59. Tag des 1288. Sommers Nun soll sich mein Bruder angeblich den schwarzen Magiern angeschlossen haben? Also das ist doch die Höhe. Dentos würde einem schwarzen Magier niemals die Hand reichen. Würde mich nicht wundern, wenn König Taegyr hinter dem Mord steckt. Immerhin war Aelmora schon immer Gegner des Magierkönigs gewesen. Da mein Bruder zur falschen Zeit die Tore Styras passierte, wird er jetzt beschuldigt. Er sitzt den ganzen Tag nur da und schaut auf den Boden. Selbst jetzt will er
nicht über seine Vergangenheit reden. Irgendetwas schlimmes muss ihm passiert sein. Etwas, dass ihn gebrochen hat. Gerüchten zufolge tauchen immer mehr Beweise auf, die die Schuld meines Bruders beweisen sollen. Wenn Taegyr wirklich dahinter steckt... Ich will es mir garnicht ausmalen. Dieser Mann hätte genügend Einfluss, um Dentos auch ohne Beweise hängen zu lassen. Aber ich gebe nicht auf.

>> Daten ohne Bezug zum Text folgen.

What follows belongs to an exercise in optimizing a design on an open flow for small area, a short achievable clock period and few clock cycles per item; a production flow would make more cautious choices.
RTL that was checked went through simulation tests only; none was proved equivalent to the original.

Setup of P:
==> flow/design.v <==
module conv_128_8_16_1(clk, reset, x_data, x_valid, x_ready, y_data, y_valid, y_ready);
  input clk, reset, x_valid, y_ready;
  input signed [15:0] x_data;
  output logic x_ready, y_valid;
  output logic signed [15:0] y_data;
  function automatic int th(input int k);
    case (k)
      0: th = 344;  1: th = 171;  2: th = 207;  3: th = 697;
      4: th = 140;  5: th = 799;  6: th = 3276; default: th = 399;
    endcase
  endfunction
  function automatic logic [16:0] add17(input logic [16:0] a, input logic [16:0] b, input logic ci);
    logic [16:0] p, g, gg, pp, c;
    p = a ^ b;
    g = a & b;
    g[0] = g[0] | (p[0] & ci);
    gg = g; pp = p;
    for (int l = 1; l <= 4; l++)
      for (int i = (1 << l) - 1; i < 17; i += (1 << l)) begin
        gg[i] = gg[i] | (pp[i] & gg[i - (1 << (l - 1))]);
        pp[i] = pp[i] & pp[i - (1 << (l - 1))];
      end
    for (int l = 3; l >= 1; l--)
      for (int i = (1 << l) + (1 << (l - 1)) - 1; i < 17; i += (1 << l)) begin
        gg[i] = gg[i] | (pp[i] & gg[i - (1 << (l - 1))]);
        pp[i] = pp[i] & pp[i - (1 << (l - 1))];
      end
    c = {gg[15:0], ci};
    add17 = p ^ c;
  endfunction
  function automatic logic [33:0] csa(input logic [16:0] a, input logic [16:0] b, input logic [16:0] c);
    csa = {(a & b) | (a & c) | (b & c), a ^ b ^ c};
  endfunction
  logic signed [15:0] xp;         
  logic signed [16:0] x3p, x5p;
  logic [7:0]         satp;       
  logic               vp;
  logic [6:0]         idx;        
  logic signed [15:0] acc0;       
  logic [16:0]        r1, r2, r3, r4, r5, r6;    
  logic [16:0]        y0, y1;     
  logic               v1;
  logic               run;        
  wire [16:0] x1i = {x_data[15], x_data};
  logic [7:0] sat_n;
  always_comb
    for (int k = 0; k < 8; k++)
      sat_n[k] = (x_data > th(k)) | (x_data < -th(k));
  always_ff @(posedge clk)
    if (run) begin
      xp   <= x_data;
      x3p  <= add17(x1i, x1i << 1, 1'b0);
      x5p  <= add17(x1i, x1i << 2, 1'b0);
      satp <= sat_n;
    end
  wire [16:0] x1 = {xp[15], xp};
  wire        xs = xp[15];
  localparam logic [16:0] PHI = 17'h07fff, PLO = 17'h18000;
  function automatic logic [16:0] satv(input logic s, input logic neg, input logic [16:0] u);
    satv = !s ? u : (xs ^ neg) ? PLO : PHI;
  endfunction
  function automatic logic [16:0] keep(input logic s, input logic [16:0] w);
    keep = s ? 17'h0 : w;
  endfunction
  function automatic logic [16:0] keepn(input logic s, input logic [16:0] v);
    keepn = s ? 17'h1ffff : ~v;
  endfunction
  function automatic logic [16:0] sx(input logic [16:0] r);
    for (int i = 0; i < 15; i++)
      sx[i] = r[16] ? (r[15] & r[i]) : (r[15] | r[i]);
    sx[16:15] = {2{r[16]}};
  endfunction
  wire [16:0] a0 = {acc0[15], acc0}, a1 = sx(r1), a2 = sx(r2), a3 = sx(r3), a4 = sx(r4),
              a5 = sx(r5), a6 = sx(r6);
  wire [16:0] s0 = add17(satv(satp[0], 1'b0, x3p << 5), keepn(satp[0], x1), 1'b1);
  wire [33:0] c1 = csa(a0, satv(satp[1], 1'b0, x3p << 6), keepn(satp[1], x1));
  wire [16:0] s1 = add17(c1[16:0], {c1[32:17], 1'b1}, 1'b0);
  wire [33:0] c2 = csa(a1, satv(satp[2], 1'b0, x5p << 5), keepn(satp[2], x1 << 1));
  wire [16:0] s2 = add17(c2[16:0], {c2[32:17], 1'b1}, 1'b0);
  wire [33:0] c3 = csa(a2, satv(satp[3], 1'b1, x1), keepn(satp[3], x3p << 4));
  wire [16:0] s3 = add17(c3[16:0], {c3[32:17], 1'b1}, 1'b0);
  wire [33:0] c4a = csa(satv(satp[4], 1'b1, x3p << 1), keep(satp[4], x1 << 4), keepn(satp[4], x1 << 8));
  wire [33:0] c4 = csa(a3, c4a[16:0], {c4a[32:17], 1'b1});
  wire [16:0] s4 = add17(c4[16:0], {c4[32:17], 1'b0}, 1'b0);
  wire [33:0] c5 = csa(a4, keepn(satp[5], x5p << 3), satv(satp[5], 1'b1, ~x1));
  wire [16:0] s5 = add17(c5[16:0], {c5[32:17], 1'b1}, ~satp[5]);
  wire [16:0] s6 = add17(a5, satv(satp[6], 1'b0, x5p << 1), 1'b0);
  wire [33:0] c7 = csa(a6, satv(satp[7], 1'b0, x5p << 4), keep(satp[7], x1 << 1));
  wire [16:0] s7 = add17(c7[16:0], {c7[32:17], 1'b0}, 1'b0);
  always_comb begin
    for (int i = 0; i < 15; i++)
      y_data[i] = ~y0[16] & (y0[15] | y0[i]);
    y_data[15] = 1'b0;
  end
  wire adv  = vp & run;                  
  wire push = adv & (idx >= 7);          
  wire y0_free = ~y_valid | y_ready;
  always_ff @(posedge clk) begin
    if (adv) begin
      acc0 <= s0[15:0];
      r1 <= s1;
      r2 <= s2;
      r3 <= s3;
      r4 <= s4;
      r5 <= s5;
      r6 <= s6;
    end
    if (~v1) y1 <= s7;
    if (y0_free) y0 <= v1 ? y1 : s7;
  end
  logic vp_n, v1_n, run_n;
  logic [6:0] idx_n;
  always_comb begin
    vp_n  = run ? x_valid : vp;
    v1_n  = y0_free ? 1'b0 : (v1 | push);
    idx_n = adv ? idx + 7'd1 : idx;
    run_n = ~(v1_n & vp_n & (idx_n >= 7));
  end
  always_ff @(posedge clk) begin
    if (reset) begin
      vp      <= 1'b0;
      v1      <= 1'b0;
      y_valid <= 1'b0;
      idx     <= 7'd0;
      run     <= 1'b1;
      x_ready <= 1'b1;
    end else begin
      vp      <= vp_n;
      v1      <= v1_n;
      y_valid <= y0_free ? (v1 | push) : 1'b1;
      idx     <= idx_n;
      run     <= run_n;
      x_ready <= run_n;
    end
  end
endmodule
Settings: LEC_CHECK=0, ABC_AREA=1, CAP_MARGIN=20, CORE_MARGIN=2, CORE_UTILIZATION=40, CTS_CLUSTER_DIAMETER=60, CTS_CLUSTER_SIZE=30, SLEW_MARGIN=20; clock period 10.0 ns.
standard.sh (not shown) runs the stock make flow with config.mk's settings and CLKGATE_MAP_FILE= SYNTH_SCRIPT=/design/flow/synth_recipe.tcl, a recipe that flattens the netlist after the stock synthesis.
==> flow/flow/run.sh <==
#!/bin/bash
set -euo pipefail
bash standard.sh SETUP_SLACK_MARGIN=6.25 "BUFFER_PORTS_ARGS=-buffer_cell sky130_fd_sc_hd__buf_4" finish > standard_flow.log 2>&1
Testbench counts of P, summed over its fixed seeds: cycles 8,208, items 7,744.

63. Tag des 1288. Sommers Mein Bruder sitzt nun im Gefängnis und wird morgen gehängt. Die Anhörung war... grausam. So viel Hass ist ihm entgegen gesprungen. Ich konnte nur tatenlos ansehen, wie sie Ihn zur Schnecke gemacht haben. Die Beweise waren bestenfalls unzulänglich und die Zeugen waren gekauft. Mein armer Bruder. Es war alles meine Schuld. Ohne mich wäre er nie hierher
gekommen. Er hatte sogar darüber nachgedacht, hier in Styra sesshaft zu werden und eine Familie zu gründen und mit Freuden hätte ich ihm eine Anstellung in meiner Zimmerei angeboten. Doch dieser Traum ist nun geplatzt. Morgen werde ich keinen Bruder mehr haben. Man hat mir gestattet, mich heute von Ihm im Gefängnis zu verabschieden. Irgendjemand hat sogar dafür gesorgt, dass teurer Wein bereit steht.

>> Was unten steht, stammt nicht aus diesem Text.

Background: an optimization exercise with open tools, aiming at small area, a short achievable clock period and few clock cycles. Do not read the settings as production practice.
The RTL was checked by simulation tests, not by an equivalence proof against the original design.

the reference run:
Design axi_stream_insert_header, start of the top module:
module axi_stream_insert_header #(
    parameter DATA_WD = 64,
    parameter DATA_BYTE_WD = DATA_WD / 8,
    parameter BYTE_CNT_WD = $clog2(DATA_BYTE_WD)
) (
    input                       clk             ,
    input                       rst_n           ,
    input                       valid_in        ,
    input [DATA_WD-1 : 0]       data_in         ,
    input [DATA_BYTE_WD-1 : 0]  keep_in         ,
    input                       last_in         ,
    output                      ready_in        ,
    output                      valid_out       ,
    output [DATA_WD-1 : 0]      data_out        ,
    output [DATA_BYTE_WD-1 : 0] keep_out        ,
    output                      last_out        ,
    input                       ready_out       ,
    input                       valid_insert    ,
    input [DATA_WD-1 : 0]       data_insert     ,
    input [DATA_BYTE_WD-1 : 0]  keep_insert     ,
    input [BYTE_CNT_WD : 0]     byte_insert_cnt ,
    output                      ready_insert
    );
    localparam NB = DATA_BYTE_WD;
    reg                 in_pkt ;  
    reg                 tail   ;  
    reg  [DATA_WD-1:0]  carry  ;  
    reg  [NB-1:0]       mask   ;  
    reg  [BYTE_CNT_WD-1:0] rot ;  
    reg  [NB-2:0]       keep_r ;  
    function [DATA_WD-1:0] rotr;
        input [DATA_WD-1:0] d;
        input integer       n;
        rotr = (d >> (n * 8)) | (d << (DATA_WD - n * 8));
    endfunction
    function [NB-1:0] rotk;
        input [NB-1:0] k;
        input integer  n;
        rotk = (k >> n) | (k << (NB - n));
    endfunction
    wire [DATA_WD-1:0] lane_mask;
    genvar g;
    generate
        for (g = 0; g < NB; g = g + 1) begin : g_mask
            assign lane_mask[g*8 +: 8] = {8{mask[g]}};
        end
    endgenerate
    wire [DATA_WD-1:0] s0 = (carry & lane_mask) | (data_in & ~lane_mask);
    wire [DATA_WD-1:0] s1 = rot[0] ? rotr(s0, 1) : s0;
    wire [DATA_WD-1:0] s2 = rot[1] ? rotr(s1, 2) : s1;
  ...
Size: ~570 cells after synthesis, ~84 flip-flops.
==> flow/config.mk <==
export PLATFORM = sky130hd
export DESIGN_NAME = axi_stream_insert_header
export DESIGN_NICKNAME = axi_stream_insert_header
export VERILOG_FILES = /design/flow/design.v
export SDC_FILE = /design/flow/constraint.sdc
export NUM_CORES = 4
export LEC_CHECK = 0
export CAP_MARGIN = 20
export CORE_MARGIN = 2
export CORE_UTILIZATION = 55
export PLACE_DENSITY = 0.75
export SLEW_MARGIN = 20
==> flow/constraint.sdc <==
create_clock -name core_clock -period 5.0 [get_ports {clk}]
set_input_delay 1.0000 -clock core_clock [delete_from_list [all_inputs] [get_ports {clk}]]
set_output_delay 1.0000 -clock core_clock [all_outputs]
set_load 0.01 [all_outputs]
standard.sh (not shown) runs the stock make flow with config.mk's settings and CLKGATE_MAP_FILE= SYNTH_SCRIPT=/design/flow/synth_recipe.tcl, a recipe that flattens the netlist after the stock synthesis.
==> flow/flow/run.sh <==
#!/bin/bash
# The standard ORFS layout (standard.sh), with these changes:
# - synthesis maps the logic with an area-oriented ABC script (flow/area.abc);
#   registers, flattening and names are synth_recipe.tcl's, unchanged;
# - every port is buffered with the smallest buffer cell (the resizer may
#   still upsize it) instead of the default choice;
# - clock tree: clkbuf_8 buffers and no dummy loads;
# - timing repair up to CTS aims for PRE_MARGIN ns of setup slack on the worst
#   path only; after global routing it only repairs up to POST_MARGIN.
set -euo pipefail
W=$PWD
PRE_MARGIN=${PRE_MARGIN:-2.0}
POST_MARGIN=${POST_MARGIN:-0}
COMMON=(
  "SYNTH_SCRIPT=$W/flow/my_synth.tcl"
  "MY_ABC_SCRIPT=$W/flow/area.abc"
  "FLOW_SYNTH_TCL=$W/synth_recipe.tcl"
  "BUFFER_PORTS_ARGS=-buffer_cell sky130_fd_sc_hd__buf_1"
  "CTS_ARGS=-sink_clustering_enable -repair_clock_nets -dont_use_dummy_load -buf_list sky130_fd_sc_hd__clkbuf_8 -root_buf sky130_fd_sc_hd__clkbuf_8"
  "TNS_END_PERCENT=5"
)
bash standard.sh "${COMMON[@]}" "SETUP_SLACK_MARGIN=$PRE_MARGIN" cts > flow_to_cts.log 2>&1
bash standard.sh "${COMMON[@]}" "SETUP_SLACK_MARGIN=$POST_MARGIN" finish > flow_to_finish.log 2>&1
==> flow/flow/area.abc <==
strash
dch
map -a
amap
topo
stime -c
==> flow/flow/my_synth.tcl <==
# The standard flow's synthesis script (synth_recipe.tcl), with ABC mapping the logic by
# the area-oriented script in MY_ABC_SCRIPT instead of ORFS's own script.
proc abc {args} {
  set i [lsearch -exact $args -script]
  if { $i >= 0 } { lset args [expr { $i + 1 }] $::env(MY_ABC_SCRIPT) }
  set i [lsearch -exact $args -D]
  if { $i >= 0 } { set args [lreplace $args $i [expr { $i + 1 }]] }
  puts "abc (own script): $args"
  yosys abc {*}$args
}
source $::env(FLOW_SYNTH_TCL)
The reference run completed end to end with timing, DRC and antenna clean.
Testbench counts of the reference run, summed over its fixed seeds: cycles 11,954.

64. Tag des 1288. Sommers Ich muss in dieses vermaledeite Tagebuch schreiben, um keinen Verdacht zu erregen. Die Frau meines Bruders.... meine Frau liegt gerade neben mir im Bett und schläft schon fast. Sie sieht wunderschön aus, wenn sie schläft. Mein geliebter kleiner Bruder... Ich habe gelesen, wie rührend du um mich gekämpft hast und nun hängst du an meiner statt. Diese Welt ist ungerecht.

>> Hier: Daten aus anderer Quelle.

This is an optimization exercise on Yosys and OpenROAD, whose aim is small area, not a production implementation.
Function was checked by simulation only, so behaviour that the tests miss may differ from the original.

$ cat config.mk
export PLATFORM = sky130hd
export DESIGN_NAME = top
export DESIGN_NICKNAME = top
export VERILOG_FILES = /design/flow/design.v
export SDC_FILE = /design/flow/constraint.sdc
export NUM_CORES = 4
export LEC_CHECK = 0
export ABC_AREA = 1
export CAP_MARGIN = 20
export CORE_MARGIN = 2
export CORE_UTILIZATION = 40
export PLACE_DENSITY = 0.6
export SLEW_MARGIN = 20
$ cat constraint.sdc
create_clock -name core_clock -period 20.0 [get_ports {CLK100MHZ}]
set_input_delay 4.0000 -clock core_clock [delete_from_list [all_inputs] [get_ports {CLK100MHZ}]]
set_output_delay 4.0000 -clock core_clock [all_outputs]
set_load 0.01 [all_outputs]
$ cat design.v
`timescale 1ns / 10ps
package types_pkg;
  parameter int BITS = 16;
  parameter int DIGITS = 8;
endpackage
`timescale 1ns / 10ps
module unbounce_btn (
    input  logic CPU_RESET,   
    input  logic CLOCK,
    input  logic BTN_IN,
    output logic BTN_OUT,
    output logic RISE
);
  logic [2:0] p;
  logic x, last, rise1;
  assign x = BTN_IN ^ BTN_OUT;
  assign last = p[2] & ~p[1];
  always_ff @(posedge CLOCK or posedge CPU_RESET) begin
    if (CPU_RESET) begin
      p       <= 3'b000;
      BTN_OUT <= 1'b0;
    end else begin
      p[2]    <= p[1];
      p[1]    <= p[0];
      p[0]    <= (p[1] | p[0]) ? ~p[2] : (p[2] ^ x);
      BTN_OUT <= BTN_OUT ^ last;
    end
  end
  always_ff @(posedge CLOCK) begin
    rise1 <= last & ~BTN_OUT;
    RISE  <= rise1;
  end
endmodule
`timescale 1ns / 10ps
module unbounce_array #(
    parameter int BITS = 16
) (
    input  logic            CPU_RESET,   
    input  logic            CLOCK,
    input  logic [BITS-1:0] BTN_IN,
    output logic [BITS-1:0] BTN_OUT
);
  genvar i;
  for (i = 0; i < BITS; i++) begin : gen_btn
    unbounce_btn u_btn (
        .CPU_RESET(CPU_RESET),
        .CLOCK(CLOCK),
        .BTN_IN(BTN_IN[i]),
        .BTN_OUT(BTN_OUT[i]),
        .RISE()
    );
  end
endmodule
`timescale 1ns / 1ps
`timescale 1ns / 10ps
module divider_nr (
    input  wire         clk,
    input  wire         init,
    input  wire         adj,
    input  wire         adj_sub,
    input  wire         uq,
    input  wire  [15:0] dividend,
    input  wire  [15:0] divisor,      
    input  wire         divisor_neg,  
    output logic [15:0] quotient,
    output logic        rem_neg,
    output logic        last
);
  logic [16:0] rem;
  logic [4:0] count;
  logic [15:0] v1, v2, v3, v4;
  logic s3, s2, s1, s0;
  assign s3 = dividend[15:8] == 8'd0;
  assign v1 = s3 ? {dividend[7:0], 8'd0} : dividend;
  assign s2 = v1[15:12] == 4'd0;
  assign v2 = s2 ? {v1[11:0], 4'd0} : v1;
  assign s1 = v2[15:14] == 2'd0;
  assign v3 = s1 ? {v2[13:0], 2'd0} : v2;
  assign s0 = ~v3[15];
  assign v4 = s0 ? {v3[14:0], 1'b0} : v3;
  logic f;
  assign f = adj_sub ^ divisor_neg;
  logic [16:0] ra, rb, sum;
  logic [17:0] c;
  assign ra = {rem[15:0], quotient[15]};
  assign rb = {divisor[15], divisor} ^ {17{f}};
  assign c[0] = f;
  genvar i;
  for (i = 0; i < 17; i++) begin : g_add
    assign sum[i] = ra[i] ^ rb[i] ^ c[i];
    assign c[i+1] = (ra[i] & rb[i]) | (ra[i] & c[i]) | (rb[i] & c[i]);
  end
  logic [4:0] count_inc;
  assign count_inc[0] = ~count[0];
  assign count_inc[1] = count[1] ^ count[0];
  assign count_inc[2] = count[2] ^ (count[1] & count[0]);
  assign count_inc[3] = count[3] ^ (count[2] & count[1] & count[0]);
  assign count_inc[4] = count[4] ^ (count[3] & count[2] & count[1] & count[0]);
  assign rem_neg = rem[16];
  assign last = count == 5'd16;
  always_ff @(posedge clk) begin
    if (init) begin
      quotient <= v4;
      rem      <= '0;
      count    <= v4[15] ? {1'b0, s3, s2, s1, s0} : 5'd16;
    end else begin
      if (adj) rem <= sum;
      if (uq) begin
        quotient <= {quotient[14:0], ~rem[16]};
        count    <= count_inc;
      end
    end
  end
endmodule
`timescale 1ns / 10ps
module select_btn_action (
    input  logic        clk,
    input  logic        rst,
    input  logic [15:0] SW,
    input  logic        rise_u,
    input  logic        rise_d,
    input  logic        rise_r,
    input  logic        rise_l,
    input  logic        rise_c,
    output logic [15:0] value,      
    output logic        isEdit,
    output logic        total_neg
);
  localparam logic [3:0]
      IDLE  = 4'd0,    
      START = 4'd1,    
      INIT  = 4'd2,
      LS    = 4'd3,
      ADJ0  = 4'd4,
      ADJ1  = 4'd5,
      UQ    = 4'd6,
      TN    = 4'd7,
      TR1   = 4'd8,
      ADJ2  = 4'd9,
      DONE  = 4'd10,
      FIN   = 4'd11;   
  logic [3:0] st;
  logic [15:0] total;
  logic [15:0] abs_total;
  logic [15:0] quotient;
  logic rem_neg, last;
  logic sw_lo_nz;
  assign total_neg = total[15];
  logic [15:0] low_or;
  assign low_or[0] = 1'b0;
  genvar i;
  for (i = 1; i < 16; i++) begin : g_abs
    assign low_or[i] = low_or[i-1] | total[i-1];
  end
  assign abs_total = total ^ ({16{total[15]}} & low_or);
  assign value = isEdit ? SW : abs_total;
  assign sw_lo_nz = SW[14:0] != 15'd0;
  divider_nr u_divider (
      .clk(clk),
      .init(st == INIT),
      .adj(st == ADJ0 || st == ADJ1),
      .adj_sub(st == ADJ1),
      .uq(st == UQ),
      .dividend(abs_total),
      .divisor(SW),
      .divisor_neg(SW[15] & sw_lo_nz),
      .quotient(quotient),
      .rem_neg(rem_neg),
      .last(last)
  );
  always_ff @(posedge clk) begin
    if (rst) begin
      st <= IDLE;
    end else begin
      case (st)
        IDLE:    if (rise_l && (SW[15] || sw_lo_nz)) st <= START;
        START:   st <= INIT;
        INIT:    st <= LS;
        LS:      st <= rem_neg ? ADJ0 : ADJ1;
        ADJ0:    st <= UQ;
        ADJ1:    st <= UQ;
        UQ:      st <= TN;
        TN:      st <= last ? TR1 : LS;
        TR1:     st <= rem_neg ? ADJ2 : DONE;
        ADJ2:    st <= DONE;
        DONE:    st <= FIN;
        default: st <= IDLE;
      endcase
    end
  end
  logic fin, neg, cin;
  logic [15:0] m, e, y;
  assign fin = st == FIN;
  assign neg = total[15] ^ SW[15];
  always_comb begin
    m = 16'd1;
    e = 16'd0;
    cin = 1'b0;
    if (rst) begin
      m = 16'd0;
    end else if (fin) begin
      m = 16'd0;
      e = quotient ^ {16{neg}};
      cin = neg;
    end else if (rise_r) begin
      m = SW;
    end else if (rise_d) begin
      e = ~SW;
      cin = 1'b1;
    end else if (rise_u) begin
      e = SW;
    end
  end
  mac16 u_mac (
      .a(total),
      .m(m),
      .e(e),
      .cin(cin),
      .y(y)
  );
  always_ff @(posedge clk) begin
    total <= y;
    if (rst) isEdit <= 1'b1;
    else if (rise_c) isEdit <= ~isEdit;
  end
endmodule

Aber ich wollte leben und habe noch viel vor. Er braucht mich noch. Er ist noch nicht fertig mit mir. Er war es, der den Wein bereitgestellt hat, geliebter Bruder. Er war es, der diesen mit einer äußerst seltenen, magischen und verbotenen Tinktur versüßt hat. Nicht unbedingt er selbst, aber seine Leute, zu dem auch der Wachmann gehörte, der mich im Gefängnis bewachte und dich anschließend niedergeschlagen hat.
Nun bist du ich, und ich bin du. Erstaunlich, was man mit magischen Sachen alles tun kann. Nun sehe ich genauso aus, wie du. Dafür werde ich dir auf ewig danken, kleiner Bruder, auch wenn du wahrscheinlich etwas dagegen hattest. Ich hoffe, du wirst mir irgendwann verzeihen. Ich weiß, dass ich nie von hier hätte weggehen dürfen, doch nun ist es zu spät. Diese dunkle Welt da draussen hat mich wirklich verändert. Also verzeih mir bitte.
Diese Aufgabe war zu wichtig, um von persöhnlichen Gefühlen verhindert zu werden.
Nur er weiß, welch schreckliche Dinge auf uns zukommen werden.
Und nur ich kann mithelfen, diese Dinge aufzuhalten.
So, nun habe ich genug geschrieben. Deine Frau schläft nun tief und fest.
Ich werde dieses Buch verbrennen, sobald sich die passende Gelegenheit bietet.